The original CNN architecture (LeCun’s LeNet-5) was explicitly inspired by the hierarchical processing in the visual cortex, particularly Hubel & Wiesel’s work on receptive fields in cat vision. The whole idea of local receptive fields, weight sharing, and hierarchical feature extraction was drawn from neuroscience.

The Bayesian brain

Our brain is always generating an internal model of reality. In complete darkness, one doesn’t experience “nothing”. The visual system still produces phosphenes or imagined patterns.

Hallucinations (from psychedelics, sensory deprivation, etc.) happen when this internal model isn’t properly constrained. Sensory input acts as a feedback mechanism, preventing the brain from drifting into pure fantasy.

Bayesian brain hypothesis formalizes perception as Bayesian inference:

Prior beliefs (Your brain’s expectations)
Likelihood (Incoming sensory data)
Posterior (Your final perception, which combines both)

Hallucinations and adversarial attacks

If perception is inference, what happens when the priors get distorted?

Psychedelics disrupt hierarchical processing, allowing low-level feature maps to bleed into conscious awareness. This is why trippy visuals resemble DeepDream images (both are cases of pattern-extractors running unchecked).
Optical illusions exploit the brain’s reliance on heuristics. For example, the Adelson checker shadow illusion tricks us into seeing two identical colors as different because our visual system compensates for shadows.
Adversarial examples in AI betray the fragility of convolutional representations. Tweak a few pixels and a CNN confidently misclassifies a panda as a gibbon. Disturb a human’s priors in the right way (say, with a warped face in the uncanny valley) and the effect is just as disorienting.

All cognition is convolutional

Vision is just one example. The mammalian brain’s entire approach to information processing is based on filtering, compressing, and pattern-matching.
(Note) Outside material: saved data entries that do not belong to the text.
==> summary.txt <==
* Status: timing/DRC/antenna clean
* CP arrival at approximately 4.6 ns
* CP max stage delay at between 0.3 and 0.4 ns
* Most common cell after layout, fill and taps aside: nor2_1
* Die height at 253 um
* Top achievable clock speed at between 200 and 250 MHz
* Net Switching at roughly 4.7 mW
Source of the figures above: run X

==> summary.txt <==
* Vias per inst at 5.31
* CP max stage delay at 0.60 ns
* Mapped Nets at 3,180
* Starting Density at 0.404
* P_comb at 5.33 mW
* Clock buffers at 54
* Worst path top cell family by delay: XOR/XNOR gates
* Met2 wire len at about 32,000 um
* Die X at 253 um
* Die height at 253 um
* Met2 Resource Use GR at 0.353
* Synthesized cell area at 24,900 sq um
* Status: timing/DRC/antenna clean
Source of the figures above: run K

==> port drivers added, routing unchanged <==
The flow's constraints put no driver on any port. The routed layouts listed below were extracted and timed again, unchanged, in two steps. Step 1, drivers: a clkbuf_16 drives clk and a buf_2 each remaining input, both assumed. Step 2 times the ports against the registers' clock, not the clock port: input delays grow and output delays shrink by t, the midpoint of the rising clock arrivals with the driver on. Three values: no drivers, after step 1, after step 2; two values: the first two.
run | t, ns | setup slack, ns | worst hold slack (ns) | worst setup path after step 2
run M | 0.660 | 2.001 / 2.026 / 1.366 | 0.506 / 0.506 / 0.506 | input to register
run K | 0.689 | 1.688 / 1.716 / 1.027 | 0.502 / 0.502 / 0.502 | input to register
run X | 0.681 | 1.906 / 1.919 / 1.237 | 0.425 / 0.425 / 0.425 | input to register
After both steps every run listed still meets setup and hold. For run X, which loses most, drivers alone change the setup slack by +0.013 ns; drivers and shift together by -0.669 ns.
What follows belongs to an exercise in optimizing a design on an open flow for small area; a production flow would make more cautious choices.
Only simulation tests tie the RTL to the original design; equivalence was not proved.
The clock port is modelled as an ideal driver; clocking choices that lean on that would not hold on a real chip.
No activity file was given, so power comes from the tool's default toggle rates.

Design bt656_tx, start of the top module:
module bt656_tx
    #(
    parameter SYS_CLOCK         = 50000000,
    parameter PIXEL_CLOCK       = 12500000,
    parameter HACT_PIXELS       = 720*2,
    parameter HBLK_PIXELS       = (19+62+57)*2,
    parameter VACT_LINES_F1     = 240,
    parameter VBLK_LINES_F1_TOP = 18,
    parameter VBLK_LINES_F1_BOT = 4,
    parameter VACT_LINES_F2     = 240,
    parameter VBLK_LINES_F2_TOP = 18,
    parameter VBLK_LINES_F2_BOT = 5
    )(
    input wire i_ResetN,
    input wire i_SysClock,
    input wire i_TxValid,
    input wire i_InterlaceMode,
    input wire i_FirstField,
    input wire [15:0] i_FirstLine,
    output wire [7:0] o_Data,
    output wire o_PixelClock,
    output wire o_Vsignal,
    output wire o_Hsignal,
    output wire o_Fsignal
    );
For scale: roughly 140 cells after synthesis, roughly 28 flip-flops, roughly 33 I/O pins, roughly 0.0012 mm² of cells after synthesis.
==> flow/config.mk <==
export PLATFORM = sky130hd
export DESIGN_NAME = bt656_tx
export DESIGN_NICKNAME = bt656_tx
export VERILOG_FILES = /design/flow/design.v
export SDC_FILE = /design/flow/constraint.sdc
export NUM_CORES = 8
export LEC_CHECK = 0
export CAP_MARGIN = 20
export CORE_MARGIN = 2
export CORE_UTILIZATION = 40
export SLEW_MARGIN = 20
==> flow/constraint.sdc <==
create_clock -name core_clock -period 20.0 [get_ports {i_SysClock}]
set_input_delay 4.0000 -clock core_clock [delete_from_list [all_inputs] [get_ports {i_SysClock}]]
set_output_delay 4.0000 -clock core_clock [all_outputs]
set_load 0.01 [all_outputs]
standard.sh (not shown) runs the stock make flow with config.mk's settings and CLKGATE_MAP_FILE= SYNTH_SCRIPT=/design/flow/synth_recipe.tcl, a recipe that flattens the netlist after the stock synthesis.
==> flow/flow/run.sh <==
#!/bin/bash
# The standard ORFS layout (standard.sh) with changes that touch only how the
# combinational logic is mapped and how the ports and the clock are buffered.
#
# Synthesis: ORFS's own synthesis script (synth_recipe.tcl: same yosys passes, same
# registers and register names), except that
#  - adders are not pre-mapped to half/full-adder cells (ADDER_MAP_FILE empty), so
#    ABC maps all of the combinational logic, and
#  - ABC runs an area script (ABC_AREA=1) from flow/abc/ instead of ORFS's.
# Each script in flow/abc/ is tried in a scratch ORFS folder (trial_*/), and the
# one with the smallest cell area is then run for real by standard.sh.
#
# Layout: standard.sh finish, with the smallest buffer (buf_1) on the ports, a CTS
# tree of clkbuf_8 without dummy loads, and the root clock buffer (which drives
# only the leaf buffers) shrunk to clkbuf_1 after CTS (flow/post_cts.tcl).
#
# ORFS writes each step's log under orfs/logs (trial_*/orfs/logs for the trials);
# make's own output goes to flow_*.log here.
set -uo pipefail
HERE=$(pwd)

scripts_with() {  # $1: folder to make, $2: ABC script to use as abc_area.script
  rm -rf "$1"
  mkdir -p "$(dirname "$1")"
  cp -r "$FLOW_HOME/scripts" "$1"
  cp "$2" "$1/abc_area.script"
}

best=""
best_area=""
for s in "$HERE"/flow/abc/*.script; do
  n=$(basename "$s" .script)
  t="$HERE/trial_$n"
  scripts_with "$t/scripts" "$s"
  if bash standard.sh WORK_HOME="$t/orfs" SCRIPTS_DIR="$t/scripts" ABC_AREA=1 ADDER_MAP_FILE= synth \
      > "$HERE/flow_trial_$n.log" 2>&1; then
    a=$(awk '/Chip area for module/ {print $NF}' "$t"/orfs/reports/*/bt656_tx/base/synth_stat.txt)
    echo "trial $n: area $a" | tee -a "$HERE/flow_trials.log"
    if [[ -n "$a" ]] && { [[ -z "$best_area" ]] || awk -v a="$a" -v b="$best_area" 'BEGIN{exit !(a < b)}'; }; then
      best="$n"; best_area="$a"
    fi
  else
    echo "trial $n: failed" | tee -a "$HERE/flow_trials.log"
  fi
  rm -rf "$t/orfs/objects" "$t/orfs/results"
done
echo "chosen: $best ($best_area)" | tee -a "$HERE/flow_trials.log"

set -e
if [[ -n "$best" ]]; then
  scripts_with "$HERE/scripts_abc" "$HERE/flow/abc/$best.script"
  bash standard.sh SCRIPTS_DIR="$HERE/scripts_abc" ABC_AREA=1 ADDER_MAP_FILE= synth > "$HERE/flow_synth.log" 2>&1
else
  bash standard.sh synth > "$HERE/flow_synth.log" 2>&1
fi
export BUFFER_PORTS_ARGS="-buffer_cell sky130_fd_sc_hd__buf_1"
export CTS_ARGS="-sink_clustering_enable -repair_clock_nets -dont_use_dummy_load -buf_list sky130_fd_sc_hd__clkbuf_8 -root_buf sky130_fd_sc_hd__clkbuf_8"
export POST_CTS_TCL="$HERE/flow/post_cts.tcl"
bash standard.sh finish > "$HERE/flow_make.log" 2>&1
Other scripts of this flow, unchanged in this note and not shown: flow/flow/abc/dc2.script, flow/flow/abc/ds0.script, flow/flow/abc/ds1.script, flow/flow/abc/ds2.script, flow/flow/abc/ds3.script, flow/flow/abc/ds4.script, flow/flow/abc/ds5.script, flow/flow/abc/ds6.script, flow/flow/abc/ds7.script, flow/flow/post_cts.tcl
The starting point finished clean.
From an optimization exercise on the open Yosys and OpenROAD flow, aimed at small area; shortcuts taken in it are not production practice.
RTL that was checked went through simulation tests only; none was proved equivalent to the original.

==> inputs of 06-25 <==
==> flow/design.v (excerpt) <==
module compact_bf #(parameter data_width = 12)(
        input clk,rst,
        input [data_width-1:0] u0,v0,u1,v1,
        input [data_width-1:0] wa1,wa2,wa3,
        input sel_0,sel_1,KD_mode,
        output [data_width-1:0] bf_0_upper,bf_0_lower,bf_1_upper,bf_1_lower
        );
    localparam [11:0] KQ = 12'd3329;
    localparam [23:0] DQ = 24'd8380417;
    wire isD  = KD_mode;
    wire isK4 = sel_0 & ~KD_mode;
    wire isK2 = ~sel_0 & ~KD_mode;
    wire inv  = sel_1;
    wire k2n = isK2 & ~inv;
    wire k2i = isK2 & inv;
    wire k4n = isK4 & ~inv;
    wire k4i = isK4 & inv;
    wire dn  = isD & ~inv;
    wire di  = isD & inv;
    function [11:0] addK(input [11:0] a, input [11:0] b);
        reg [12:0] s;
        begin
            s = a + b;
            addK = (s >= KQ) ? s - KQ : s[11:0];
        end
    endfunction
    function [11:0] subK(input [11:0] a, input [11:0] b);
        reg [12:0] d;
        begin
            d = {1'b0,a} - {1'b0,b};
            subK = d[12] ? d[11:0] + KQ : d[11:0];
        end
    endfunction
    function [11:0] hK(input [11:0] x);
  ...
clock: 10.0 ns
lec_check: 0
cap_margin: 20
core_margin: 2
core_utilization: 40
slew_margin: 20
run.sh (not shown) runs the stock make flow with config.mk's settings and CLKGATE_MAP_FILE= SYNTH_SCRIPT=/design/flow/synth_recipe.tcl, a recipe that flattens the netlist after the stock synthesis.
==> 11-07: changes against 06-25 <==
--- a/flow/design.v
+++ b/flow/design.v
@@ -146,185 +146,204 @@
         end
     endfunction
     function [11:0] hK(input [11:0] x);
         hK = x[0] ? {1'b0,x[11:1]} + 12'd1665 : {1'b0,x[11:1]};
     endfunction
     function [23:0] hD(input [23:0] x);
         hD = x[0] ? {1'b0,x[23:1]} + 24'd4190209 : {1'b0,x[23:1]};
     endfunction
-    function [11:0] corrK(input [14:0] s);
+    function [11:0] corrA(input [14:0] s);
         reg [5:0] st;
         reg [2:0] k;
         reg [14:0] kq;
-        reg [12:0] v, v2;
+        reg [14:0] v;
         begin
             st = s[14:9];
             k = (st >= 6'd7) + (st >= 6'd14) + (st >= 6'd20) + (st >= 6'd27) + (st >= 6'd33);
             case (k)
                 3'd0: kq = 15'd0;
                 3'd1: kq = 15'd3329;
                 3'd2: kq = 15'd6658;
                 3'd3: kq = 15'd9987;
                 3'd4: kq = 15'd13316;
                 default: kq = 15'd16645;
             endcase
             v = s - kq;
-            v2 = v - 13'd3329;
-            corrK = v2[12] ? v[11:0] : v2[11:0];
+            corrA = v[11:0];
         end
     endfunction
-    function [13:0] redD(input [35:0] a);
-        reg [26:0] y;
-        reg [23:0] z;
+    function [11:0] corrB(input [11:0] v);
+        reg [12:0] v2;
         begin
-            y = {a[35:23], 13'b0} - a[35:23] + a[22:0];
-            z = {y[26:23], 13'b0} - y[26:23] + y[22:0];
-            redD = {(z >= DQ), z[12:0]};
+            v2 = {1'b0,v} - 13'd3329;
+            corrB = v2[12] ? v : v2[11:0];
+        end
+    endfunction
+    function [13:0] redDz(input [26:0] y);
+        reg [24:0] zp;
+        begin
+            zp = {y[26:23], 13'b0} - y[26:23] + y[22:0] + 25'd8396799;
+            redDz = {zp[24], zp[12:0]};
+        end
+    endfunction
+    function [23:0] hqf(input [12:0] b);
+        reg [11:0] m;
+        reg [11:0] hi;
+        begin
+            m = b[12] ? b[11:0] - 12'd1 : b[11:0];
+            if (b[12] && b[11:0] == 12'd0) hqf = 24'h800000;
+            else if (m[0]) hqf = {(b[12] ? 12'h800 : 12'h3FF), {1'b0, m[11:1]} + 12'd1};
+            else hqf = {(b[12] ? 12'h401 : 12'h000), 1'b0, m[11:1]};
         end
     endfunction
     function [23:0] qd(input [12:0] b);
         qd = b[12] ? {12'b0, b[11:0]} + 24'd8396799 : {12'b0, b[11:0]};
     endfunction
     reg [23:0] rP0, rP1, rP2, rP3;           
-    reg [14:0] rS0, rS1, rS2, rS3;           
-    reg [13:0] rZ1, rZ2;                     
+    reg [11:0] rS0, rS1, rS2, rS3;           
     reg [11:0] rU, rU2, rV, rV2;             
-    reg [11:0] rT3pre, rT2, rT2b, rT1;            
+    reg [11:0] H1, H2, H3, H4;
+    wire [11:0] rT3pre = H1, rT2 = H2, rT2b = H3, rT1 = H4;     
+    wire [11:0] rS = H1, rSd = H2, rA = H3, rA2 = H4;           
     reg        rC1, rC2, rC3;                
-    reg [11:0] rS, rSd, rAS, rA, rA2, rD3;        
+    reg [11:0] rAS, rD3;                     
     reg [11:0] rWx, rW3, rW1b, rW3b, rW1c, rW3c;  
-    reg [23:0] rR;                           
     reg [11:0] L0 [1:15];
     reg [11:0] L1 [1:13];
     reg [11:0] L2 [1:13];
     reg [11:0] L3 [1:11];
-    wire [12:0] dU = {1'b0,u0} + (KQ - {1'b0,u1});    
     wire [12:0] dV = {1'b0,v0} + (KQ - {1'b0,v1});    
     wire [11:0] sU = addK(u0, u1);
     wire [11:0] sV = addK(v0, v1);
     wire [11:0] A  = hK(sU);                           
     wire [23:0] F0 = {u0, v0};
     wire [23:0] F2 = {u1, v1};
     wire [24:0] dF = {1'b0,F0} - {1'b0,F2};
     wire [23:0] r  = dF[24] ? dF[23:0] + DQ : dF[23:0];  
     wire        oddr = dF[0] ^ dF[24];
     wire [25:0] tr = {dF[24],dF} + (dF[24] ? (oddr ? {DQ,1'b0} : {2'b0,DQ}) : (oddr ? {2'b0,DQ} : 26'd0));
-    wire [11:0] aAD = addK(rA2, rD3);
-    wire [11:0] sAD = subK(rA2, rD3);
     reg [12:0] x0, x1, x2, x3;
     reg [11:0] y0, y1, y2, y3;
     always @(*) begin
         x0 = {1'b0,u1}; y0 = wa2;
         x1 = {1'b0,v1}; y1 = wa2;
         x2 = {1'b0,v1}; y2 = wa3;
         x3 = {1'b0,u1}; y3 = wa3;
         if (k2n) begin
             x0 = {1'b0,u1}; y0 = 12'd2642;
             x1 = {1'b0,v1}; y1 = 12'd2642;
         end else if (k2i) begin
-            x0 = dU; y0 = 12'd687;
-            x1 = dV; y1 = 12'd687;
+            x0 = {1'b0,u0}; y0 = 12'd687;
+            x2 = {1'b0,u1}; y2 = 12'd687;
+            x1 = {1'b0,v0}; y1 = 12'd687;
+            x3 = {1'b0,v1}; y3 = 12'd687;
         end else if (k4n) begin
             x0 = {1'b0,u1};     y0 = wa2;
             x1 = {1'b0,v0};     y1 = wa1;
             x2 = {1'b0,v1};     y2 = wa3;
             x3 = {1'b0,rT3pre}; y3 = 12'd1821;
         end else if (k4i) begin
             x0 = {1'b0,rAS}; y0 = wa2;
             x1 = {1'b0,aAD}; y1 = rW1c;
             x2 = {1'b0,sAD}; y2 = rW3c;
             x3 = dV;         y3 = 12'd317;
         end else if (di) begin
-            x0 = {1'b0,rR[23:12]}; y0 = rWx;
-            x1 = {1'b0,rR[23:12]}; y1 = rW3;
-            x2 = {1'b0,rR[11:0]};  y2 = rW3;
-            x3 = {1'b0,rR[11:0]};  y3 = rWx;
+            x0 = {1'b0,rW1b}; y0 = rWx;       
+            x1 = {1'b0,rW1b}; y1 = rW3;
+            x2 = {1'b0,rW3b}; y2 = rW3;
+            x3 = {1'b0,rW3b}; y3 = rWx;
         end
     end
     wire [24:0] p0 = x0 * y0;
     wire [24:0] p1 = x1 * y1;
     wire [24:0] p2 = x2 * y2;
     wire [24:0] p3 = x3 * y3;
     wire [14:0] f0, f1, f2, f3;
     foldk fk0 (.p(rP0), .s(f0));
     foldk fk1 (.p(rP1), .s(f1));
     foldk fk2 (.p(rP2), .s(f2));
     foldk fk3 (.p(rP3), .s(f3));
-    wire [35:0] a1 = {rP1, 12'b0} + rP2;
-    wire [35:0] a2 = {rP0[11:0], rP3[11:0], 12'b0};
-    wire [13:0] z1 = redD(a1);
-    wire [13:0] z2 = redD(a2);
-    wire [11:0] R0 = corrK(rS0);
-    wire [11:0] R1 = corrK(rS1);
-    wire [11:0] R2 = corrK(rS2);
-    wire [11:0] R3 = corrK(rS3);
-    wire [12:0] B  = rZ1[12:0] + rZ2[12:0] - rZ1[13] - rZ2[13];
-    wire [11:0] T1  = subK(rU2, R0);
+    wire [26:0] yD1 = rP2[22:0] + {rP1[10:0], 12'b0} + {rP1[23:11], 13'b0} - rP1[23:11]
+                   + {rP2[23], 13'b0} - rP2[23];
+    wire [12:0] ah2 = {rP0[11:0], rP3[11]};
+    wire [26:0] yD2 = {rP3[10:0], 12'b0} + {ah2, 13'b0} - ah2;
+    wire [13:0] z1 = redDz(yD1);
+    wire [13:0] z2 = redDz(yD2);
+    wire [11:0] R0 = corrB(rS0);
+    wire [11:0] R1 = corrB(rS1);
+    wire [11:0] R2 = corrB(rS2);
+    wire [11:0] R3 = corrB(rS3);
+    wire [12:0] B  = {rS2[0], rS0} + {rS2[2], rS1} + !rS2[1] + !rS2[3];
+    wire [11:0] Qa  = (rA - rSd) + ((rSd < rA) ? KQ : 12'd0);
+    wire [11:0] sub1 = subK(rU2, R0);                       
+    wire [11:0] add1 = addK(k4n ? R1 : rU2, k4n ? R2 : R0);  
+    wire [11:0] sub2 = subK((k4n | k2i) ? R1 : rV2, k4n ? R2 : k2i ? R3 : R1);  
+    wire [11:0] aAD  = addK(rA2, rD3);                      
+    wire [11:0] sAD  = subK(rA2, rD3);
+    wire [11:0] add2 = addK(k4n ? rT1 : rV2, k4n ? L0[5] : R1);  
+    wire [11:0] sub3 = subK(k2i ? R0 : rT1, k2i ? R2 : L0[5]);  
+    wire [11:0] hk0 = hK(k4i ? Qa : rU2);                    
+    wire [11:0] hk1 = hK(k2i ? sub3 : R0);                   
+    wire [11:0] hk2 = hK(k4i ? R2 : sub2);                   
+    wire [11:0] hk3 = hK(k4i ? R1 : rV2);                    
+    wire [11:0] T1  = sub1;
     wire        c   = R0 < rU2;
-    wire [11:0] T2  = addK(R1, R2);
-    wire [11:0] T3p = subK(R1, R2);
+    wire [11:0] T2  = add1;
+    wire [11:0] T3p = sub2;
     wire [11:0] X   = (12'd0 - R3) + (rC3 ? KQ : 12'd0);
-    wire [11:0] Qa  = (rA - rSd) + ((rSd < rA) ? KQ : 12'd0);
-    wire [24:0] zs = {1'b0,F0} + qd(B);
-    wire [23:0] z  = (zs >= DQ) ? zs - DQ : zs[23:0];
+    wire [11:0] bf0n = addK(X, rT2b);
+    wire [24:0] zF = {1'b0,F0} + {13'b0,B[11:0]};
+    wire [24:0] zA = zF + (B[12] ? 25'd8396799 : 25'd0);
+    wire [25:0] zB = {1'b0,zF} + (B[12] ? 26'd16382 : (26'h3FFFFFF - 26'd8380416));
+    wire [23:0] z  = zB[25] ? zA[23:0] : zB[23:0];
     wire [23:0] hr = tr[24:1];
-    wire [23:0] hq = hD(qd(B));
+    wire [23:0] hq = hqf(B);
     reg [11:0] h0, h1, h2, h3;
     always @(*) begin
         if (k2n) begin
-            h0 = addK(rU2, R0); h1 = subK(rU2, R0);
-            h3 = addK(rV2, R1); h2 = subK(rV2, R1);
-        end else if (k2i) begin
-            h0 = hK(rU2); h1 = hK(R0);
-            h3 = hK(rV2); h2 = hK(R1);
+            h0 = add1; h1 = sub1; h3 = add2; h2 = sub2;
+        end else if (k2i | k4i) begin
+            h0 = hk0; h1 = hk1; h3 = hk3; h2 = hk2;
         end else if (k4n) begin
-            h0 = R3;
-            h1 = addK(rT1, L0[5]);
-            h2 = subK(rT1, L0[5]);
-            h3 = addK(X, rT2b);
-        end else if (k4i) begin
-            h0 = hK(Qa); h1 = hK(R0); h3 = hK(R1); h2 = hK(R2);
+            h0 = R3; h1 = add2; h2 = sub3; h3 = bf0n;
         end else if (dn) begin
             h0 = z[23:12]; h3 = z[11:0];
             h1 = hq[23:12]; h2 = hq[11:0];
         end else begin
             h0 = hr[23:12]; h3 = hr[11:0];
             h1 = hq[23:12]; h2 = hq[11:0];
         end
     end
     integer i;
     always @(posedge clk) begin
         rP0 <= p0[23:0]; rP1 <= p1[23:0]; rP2 <= p2[23:0]; rP3 <= p3[23:0];
-        rS0 <= f0; rS1 <= f1; rS2 <= f2; rS3 <= f3;
-        rZ1 <= z1; rZ2 <= z2;
+        rS0 <= isD ? z1[11:0] : corrA(f0);
+        rS1 <= isD ? z2[11:0] : corrA(f1);
+        rS2 <= isD ? {8'b0, z2[13:12], z1[13:12]} : corrA(f2);
+        rS3 <= corrA(f3);
         rU  <= k2i ? sU : u0;
         rV  <= k2i ? sV : v0;
         rU2 <= rU;
         rV2 <= rV;
-        rT3pre <= T3p;
-        rT2 <= T2;
-        rT1 <= T1;
-        rT2b <= rT2;
+        H1 <= k4n ? T3p : sV;
+        H2 <= k4n ? T2 : H1;
+        H3 <= k4n ? H2 : A;
+        H4 <= k4n ? T1 : H3;
         rC1 <= c;
         rC2 <= rC1;
         rC3 <= rC2;
-        rS  <= sV;
-        rSd <= rS;
         rAS <= addK(A, rS);
-        rA  <= A;
-        rA2 <= rA;
         rD3 <= hK(R3);
         rWx <= k4i ? wa1 : wa2;
         rW3 <= wa3;
-        rW1b <= rWx;
-        rW3b <= rW3;
+        rW1b <= k4i ? rWx : r[23:12];
+        rW3b <= k4i ? rW3 : r[11:0];
         rW1c <= rW1b;
         rW3c <= rW3b;
-        rR  <= r;
         L0[1] <= h0; L1[1] <= h1; L2[1] <= h2; L3[1] <= h3;
         for (i = 2; i <= 15; i = i + 1) L0[i] <= L0[i-1];
         for (i = 2; i <= 13; i = i + 1) L1[i] <= L1[i-1];
         for (i = 2; i <= 13; i = i + 1) L2[i] <= L2[i-1];
         for (i = 2; i <= 11; i = i + 1) L3[i] <= L3[i-1];
     end
     assign bf_0_upper = k4i ? L0[15] : k4n ? L3[11] : isK2 ? L0[5] : L0[7];
     assign bf_1_upper = k4i ? L1[13] : k4n ? L1[13] : isK2 ? L1[5] : dn ? L0[7] : L1[6];
Settings changed: CORE_UTILIZATION 40 to 65, CTS_CLUSTER_DIAMETER from default to 100, CTS_CLUSTER_SIZE from default to 30.
==> results.yml <==
outcome:
  status: "timing/DRC/antenna clean"
yosys:
  synth.area.mux_share_pct: 1.457
  synth_xor_xnor_area_share_pct: 7.221
floorplan:
  rows: 128
timing:
  fin_crit_sh_pct: 96.11
finish:
  nNonClkBuffers: 421
  design.seq.count: 963
global_route:
  grt_max_degree: 102
The numbers above come from 11-07.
Memory’s not like a markdown document with details and images and sound. Instead, it’s a generative model that reconstructs past experiences from stored features.
The auditory cortex detects spectrotemporal patterns (like the harmonic structure of speech) instead of processing raw sound waveforms.
Even language comprehension is hierarchical: Words form phrases, phrases form sentences, and meaning emerges at higher levels.

So yeah, all of perception, thought, and memory is a recursive, hierarchical search for patterns in raw data.

A hallucination constrained by sensory input. A walk through latent space.